Binomial and Hypergeometric Probability Trees
- Dr. Jack L. Jackson II
Selecting Colored Balls from an Urn
In this activity we are considering selecting a sample of n balls from an urn. We let the random variable X represent the number of Blue balls (successes) selected. Using either the sliders or the input boxes enter the total starting number of balls in the urn (Population Size = N), the number of blue balls in the urn at the beginning (number of successes in the population = M), and the number of balls selected (sample size = n). Start with the bottom slider all of the way to the left. Slowly slide it to the right to see the probability tree drawn. Remember that after the first set of edges, edges are labeled with conditional probabilities, given that the earlier results getting you to that branch occurred. The probabilities at the end of each path through the tree are found by multiplying the probabilities along that path. The final probability density function for the distribution is given in the spreadsheet to the right. Add up all the joint probabilities at the ends of paths with the same X value to get the probability of that X value in the table. The table also includes the mean and standard deviation of the distribution. The graph of the pdf is below the spreadsheet. We have two different options when selecting the balls. These lead to two standard discrete probability distributions.

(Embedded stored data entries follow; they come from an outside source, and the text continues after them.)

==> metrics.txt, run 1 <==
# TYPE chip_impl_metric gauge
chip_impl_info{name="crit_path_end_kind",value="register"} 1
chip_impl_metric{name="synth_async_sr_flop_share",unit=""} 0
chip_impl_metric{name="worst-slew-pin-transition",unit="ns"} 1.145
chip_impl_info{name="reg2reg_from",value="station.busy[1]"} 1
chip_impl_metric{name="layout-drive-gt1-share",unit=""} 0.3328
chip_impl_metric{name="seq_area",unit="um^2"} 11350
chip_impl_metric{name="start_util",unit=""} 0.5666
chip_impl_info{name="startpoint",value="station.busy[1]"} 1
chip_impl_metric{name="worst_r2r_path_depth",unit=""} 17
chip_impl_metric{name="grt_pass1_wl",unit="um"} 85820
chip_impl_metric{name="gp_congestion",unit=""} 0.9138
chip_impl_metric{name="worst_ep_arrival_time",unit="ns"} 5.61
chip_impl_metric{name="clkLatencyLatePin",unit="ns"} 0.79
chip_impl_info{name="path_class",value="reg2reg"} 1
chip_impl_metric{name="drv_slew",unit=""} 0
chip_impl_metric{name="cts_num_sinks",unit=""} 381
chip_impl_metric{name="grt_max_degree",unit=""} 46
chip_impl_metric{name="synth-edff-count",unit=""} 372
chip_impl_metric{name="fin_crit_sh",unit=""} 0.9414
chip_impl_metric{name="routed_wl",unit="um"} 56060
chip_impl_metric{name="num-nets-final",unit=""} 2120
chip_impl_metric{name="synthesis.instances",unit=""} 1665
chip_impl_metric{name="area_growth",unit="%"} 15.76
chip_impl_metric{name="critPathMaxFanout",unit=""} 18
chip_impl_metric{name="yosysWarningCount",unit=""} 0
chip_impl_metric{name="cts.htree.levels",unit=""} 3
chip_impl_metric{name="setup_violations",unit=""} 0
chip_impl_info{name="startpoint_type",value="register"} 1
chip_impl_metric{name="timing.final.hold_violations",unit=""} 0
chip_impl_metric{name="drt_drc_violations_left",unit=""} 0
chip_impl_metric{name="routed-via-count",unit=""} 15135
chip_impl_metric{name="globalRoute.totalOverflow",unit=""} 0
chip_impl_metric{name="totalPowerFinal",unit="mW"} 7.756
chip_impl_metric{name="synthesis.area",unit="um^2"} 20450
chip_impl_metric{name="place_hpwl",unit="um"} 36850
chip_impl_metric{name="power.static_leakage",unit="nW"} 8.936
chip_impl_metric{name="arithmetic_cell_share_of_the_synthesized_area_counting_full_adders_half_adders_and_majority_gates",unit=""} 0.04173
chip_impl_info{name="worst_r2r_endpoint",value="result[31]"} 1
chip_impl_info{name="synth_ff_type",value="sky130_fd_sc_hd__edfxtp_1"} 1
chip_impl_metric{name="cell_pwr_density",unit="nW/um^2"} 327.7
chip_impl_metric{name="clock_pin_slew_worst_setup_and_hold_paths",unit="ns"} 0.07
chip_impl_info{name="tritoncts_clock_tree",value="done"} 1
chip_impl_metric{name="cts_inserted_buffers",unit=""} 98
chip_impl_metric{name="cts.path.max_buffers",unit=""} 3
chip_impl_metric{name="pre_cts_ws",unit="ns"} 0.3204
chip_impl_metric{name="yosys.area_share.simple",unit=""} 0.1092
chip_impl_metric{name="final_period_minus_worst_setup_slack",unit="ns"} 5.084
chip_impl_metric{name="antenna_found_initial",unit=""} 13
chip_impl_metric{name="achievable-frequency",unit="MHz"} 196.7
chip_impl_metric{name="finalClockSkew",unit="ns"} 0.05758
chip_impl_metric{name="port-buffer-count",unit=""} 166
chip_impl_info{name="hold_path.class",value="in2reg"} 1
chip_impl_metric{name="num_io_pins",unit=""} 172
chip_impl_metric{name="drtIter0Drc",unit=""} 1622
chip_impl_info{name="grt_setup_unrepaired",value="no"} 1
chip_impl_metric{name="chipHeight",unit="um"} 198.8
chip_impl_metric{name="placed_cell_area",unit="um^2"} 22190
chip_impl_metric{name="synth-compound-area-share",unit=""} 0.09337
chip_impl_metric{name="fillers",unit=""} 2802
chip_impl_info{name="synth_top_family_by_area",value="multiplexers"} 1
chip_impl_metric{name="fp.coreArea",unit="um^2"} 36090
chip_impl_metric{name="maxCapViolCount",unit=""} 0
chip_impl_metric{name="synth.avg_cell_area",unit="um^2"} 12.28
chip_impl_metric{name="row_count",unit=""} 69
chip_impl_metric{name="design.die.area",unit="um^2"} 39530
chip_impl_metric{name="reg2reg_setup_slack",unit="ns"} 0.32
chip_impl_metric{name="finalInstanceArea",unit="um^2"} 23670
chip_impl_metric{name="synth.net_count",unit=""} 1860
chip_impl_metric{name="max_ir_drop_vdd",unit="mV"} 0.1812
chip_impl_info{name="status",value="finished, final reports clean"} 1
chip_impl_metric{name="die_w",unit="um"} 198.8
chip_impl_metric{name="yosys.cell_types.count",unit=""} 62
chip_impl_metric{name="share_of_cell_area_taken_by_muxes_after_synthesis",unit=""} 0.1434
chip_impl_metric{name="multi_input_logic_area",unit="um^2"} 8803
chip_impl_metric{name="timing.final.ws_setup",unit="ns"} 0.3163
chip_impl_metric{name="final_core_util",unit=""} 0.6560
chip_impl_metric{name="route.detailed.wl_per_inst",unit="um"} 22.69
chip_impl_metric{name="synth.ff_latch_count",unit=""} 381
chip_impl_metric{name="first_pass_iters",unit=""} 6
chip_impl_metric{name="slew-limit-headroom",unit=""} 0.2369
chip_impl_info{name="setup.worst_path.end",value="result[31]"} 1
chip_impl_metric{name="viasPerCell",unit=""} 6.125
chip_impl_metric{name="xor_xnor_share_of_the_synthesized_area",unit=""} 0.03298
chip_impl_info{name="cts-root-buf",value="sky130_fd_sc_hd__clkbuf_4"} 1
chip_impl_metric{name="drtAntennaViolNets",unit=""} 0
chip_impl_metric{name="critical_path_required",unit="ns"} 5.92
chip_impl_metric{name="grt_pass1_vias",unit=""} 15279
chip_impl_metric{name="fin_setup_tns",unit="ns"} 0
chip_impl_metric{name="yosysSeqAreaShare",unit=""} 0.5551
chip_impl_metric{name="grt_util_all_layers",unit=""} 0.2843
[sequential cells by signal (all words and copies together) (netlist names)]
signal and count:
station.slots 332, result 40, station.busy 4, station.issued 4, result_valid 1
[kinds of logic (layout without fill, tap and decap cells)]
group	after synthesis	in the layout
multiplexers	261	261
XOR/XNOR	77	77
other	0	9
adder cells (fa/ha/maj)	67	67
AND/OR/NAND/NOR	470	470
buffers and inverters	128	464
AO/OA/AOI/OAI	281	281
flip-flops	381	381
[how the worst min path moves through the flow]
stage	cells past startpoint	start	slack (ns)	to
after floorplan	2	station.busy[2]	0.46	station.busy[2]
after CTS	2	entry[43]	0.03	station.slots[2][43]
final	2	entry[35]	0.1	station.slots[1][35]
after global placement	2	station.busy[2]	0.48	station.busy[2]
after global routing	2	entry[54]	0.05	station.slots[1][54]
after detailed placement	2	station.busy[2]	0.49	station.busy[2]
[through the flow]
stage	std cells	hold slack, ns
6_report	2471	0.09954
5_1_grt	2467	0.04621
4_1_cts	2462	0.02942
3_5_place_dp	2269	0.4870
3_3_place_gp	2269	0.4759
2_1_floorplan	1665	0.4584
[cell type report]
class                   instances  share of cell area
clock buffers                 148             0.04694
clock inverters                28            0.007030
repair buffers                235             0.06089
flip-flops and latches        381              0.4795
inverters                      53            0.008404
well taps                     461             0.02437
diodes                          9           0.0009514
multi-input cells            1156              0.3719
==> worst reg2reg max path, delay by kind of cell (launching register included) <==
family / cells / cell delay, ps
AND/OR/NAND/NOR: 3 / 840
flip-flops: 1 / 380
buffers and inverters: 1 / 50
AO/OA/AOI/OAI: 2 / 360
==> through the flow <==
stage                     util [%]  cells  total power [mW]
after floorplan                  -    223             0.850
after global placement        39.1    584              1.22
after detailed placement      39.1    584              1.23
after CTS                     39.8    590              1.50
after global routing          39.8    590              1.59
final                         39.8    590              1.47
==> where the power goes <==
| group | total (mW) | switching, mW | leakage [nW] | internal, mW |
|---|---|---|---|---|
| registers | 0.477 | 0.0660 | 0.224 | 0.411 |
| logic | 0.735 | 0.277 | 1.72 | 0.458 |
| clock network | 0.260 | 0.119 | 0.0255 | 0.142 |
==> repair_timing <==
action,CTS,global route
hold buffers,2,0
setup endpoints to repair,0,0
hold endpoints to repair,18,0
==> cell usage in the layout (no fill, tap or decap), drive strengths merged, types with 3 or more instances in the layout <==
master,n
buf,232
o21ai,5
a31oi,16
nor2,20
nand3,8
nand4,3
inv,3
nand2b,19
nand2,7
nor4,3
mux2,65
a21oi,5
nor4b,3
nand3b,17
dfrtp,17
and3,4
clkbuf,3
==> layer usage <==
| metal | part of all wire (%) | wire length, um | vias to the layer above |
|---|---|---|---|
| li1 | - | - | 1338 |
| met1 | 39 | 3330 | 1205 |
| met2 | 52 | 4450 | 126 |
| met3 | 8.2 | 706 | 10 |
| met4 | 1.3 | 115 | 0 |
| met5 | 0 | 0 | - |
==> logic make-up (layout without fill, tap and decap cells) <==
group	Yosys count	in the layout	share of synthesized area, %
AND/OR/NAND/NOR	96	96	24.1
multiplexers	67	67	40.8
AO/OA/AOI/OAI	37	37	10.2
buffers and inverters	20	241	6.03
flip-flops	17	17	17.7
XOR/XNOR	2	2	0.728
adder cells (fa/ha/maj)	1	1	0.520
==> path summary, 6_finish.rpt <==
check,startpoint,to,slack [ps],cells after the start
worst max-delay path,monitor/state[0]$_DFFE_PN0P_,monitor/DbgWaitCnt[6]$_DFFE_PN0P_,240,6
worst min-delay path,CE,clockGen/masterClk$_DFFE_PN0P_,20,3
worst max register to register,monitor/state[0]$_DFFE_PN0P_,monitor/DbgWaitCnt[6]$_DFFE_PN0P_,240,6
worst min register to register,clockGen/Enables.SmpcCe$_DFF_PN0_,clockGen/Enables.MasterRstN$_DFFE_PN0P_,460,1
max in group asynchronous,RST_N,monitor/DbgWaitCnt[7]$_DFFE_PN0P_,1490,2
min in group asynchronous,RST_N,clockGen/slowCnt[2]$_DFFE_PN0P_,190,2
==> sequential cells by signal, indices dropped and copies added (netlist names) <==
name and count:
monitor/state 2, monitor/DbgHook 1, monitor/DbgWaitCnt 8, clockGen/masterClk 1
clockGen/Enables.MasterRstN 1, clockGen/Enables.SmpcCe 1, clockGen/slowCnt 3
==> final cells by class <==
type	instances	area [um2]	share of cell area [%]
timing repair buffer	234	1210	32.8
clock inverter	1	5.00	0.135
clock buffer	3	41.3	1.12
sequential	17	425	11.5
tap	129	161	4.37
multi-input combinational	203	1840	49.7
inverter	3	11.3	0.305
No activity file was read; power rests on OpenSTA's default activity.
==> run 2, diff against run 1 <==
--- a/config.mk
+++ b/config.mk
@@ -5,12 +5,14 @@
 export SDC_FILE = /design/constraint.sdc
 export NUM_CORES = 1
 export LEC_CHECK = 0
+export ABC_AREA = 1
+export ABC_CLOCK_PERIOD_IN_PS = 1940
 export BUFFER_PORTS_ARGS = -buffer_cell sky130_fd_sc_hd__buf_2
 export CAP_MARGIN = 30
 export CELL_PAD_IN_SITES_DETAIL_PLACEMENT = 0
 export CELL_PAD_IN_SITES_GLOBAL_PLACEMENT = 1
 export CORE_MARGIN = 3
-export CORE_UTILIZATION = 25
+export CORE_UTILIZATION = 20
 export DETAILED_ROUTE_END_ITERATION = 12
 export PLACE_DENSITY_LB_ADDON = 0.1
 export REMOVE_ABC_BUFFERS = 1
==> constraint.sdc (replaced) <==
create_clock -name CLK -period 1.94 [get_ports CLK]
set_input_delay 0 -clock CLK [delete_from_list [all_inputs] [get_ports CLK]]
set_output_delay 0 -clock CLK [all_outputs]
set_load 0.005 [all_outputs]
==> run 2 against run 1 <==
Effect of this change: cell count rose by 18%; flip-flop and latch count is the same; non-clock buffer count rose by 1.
<file path="config.mk">
export PLATFORM = sky130hd
export DESIGN_NAME = alu_top
export DESIGN_NICKNAME = d
export VERILOG_FILES = /design/src/hdl/alu_pkg.sv /design/src/hdl/alu_adder.sv /design/src/hdl/alu_core.sv /design/src/hdl/alu_flag_logic.sv /design/src/hdl/alu_shifter.sv /design/src/hdl/alu_top.sv /design/src/hdl/alu_wb_slave.sv
export VERILOG_INCLUDE_DIRS = /design/src /design/src/hdl
export SDC_FILE = /design/constraint.sdc
export NUM_CORES = 1
export LEC_CHECK = 0
export ABC_AREA = 1
export BUFFER_PORTS_ARGS = -buffer_cell sky130_fd_sc_hd__buf_4
export CAP_MARGIN = 20
export CORE_MARGIN = 1
export CORE_UTILIZATION = 35
export CTS_CLUSTER_SIZE = 25
export DETAILED_ROUTE_END_ITERATION = 6
export MAX_ROUTING_LAYER = met4
export PLACE_DENSITY = 0.51
export SLEW_MARGIN = 20
export SYNTH_ARGS = -nofsm -noshare
export SYNTH_HDL_FRONTEND = slang
export SYNTH_SLANG_ARGS = --single-unit
</file>
<file path="constraint.sdc">
create_clock -name clk -period 7.4 [get_ports clk]
set_clock_uncertainty 0.2 [all_clocks]
set_input_delay 0 -clock clk [delete_from_list [all_inputs] [get_ports clk]]
set_output_delay 0 -clock clk [all_outputs]
set_load 0.01 [all_outputs]
</file>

Option 1 is to select the balls with replacement. This means that after selecting each ball, we replace it in the urn, mix them up, and then select the next ball. In this option, the total number of balls in the urn is the same at each stage. Therefore, the probability of a blue ball is p = M/N, which is constant each time. The probability of a non-blue ball (red ball) is q = n - p, every time. The events are independent. This distribution is called a Binomial Distribution.
Option 2 is to select the balls without replacement. This means that after selecting each ball, we do NOT replace it. Therefore, the number of balls in the urn (denominator of the probability) is going down one on each stage. The numerator of each probability depends on what has been selected before. The events are NOT independent. This distribution is called a Hypergeometric Distribution.
Distribution of Proportions and Practical Applications
We are often interested in dividing the population into two groups. One is the group of interest called Successes (modeled by blue balls) and the complementary group is called Failures (modeled by red balls). We are interested in the number of successes, or more often the proportion of successes in the sample or in the population. In this setup, the proportion of successes in the population is p = M/N. The proportion of successes in the sample is X/n. The table gives the values of the proportion of successes in the sample. Typically, in real-world applications selection is actually done without repeats (i.e. without replacement). Therefore, a Hypergeometric Distribution is the most realistic. However, as the population size gets larger and larger the Hypergeometric Distribution approaches a Binomial Distribution. For this reason, we often use a Bionomial Distribution to approximate a Hypergeometric Distribution when the population size is unknown but very large.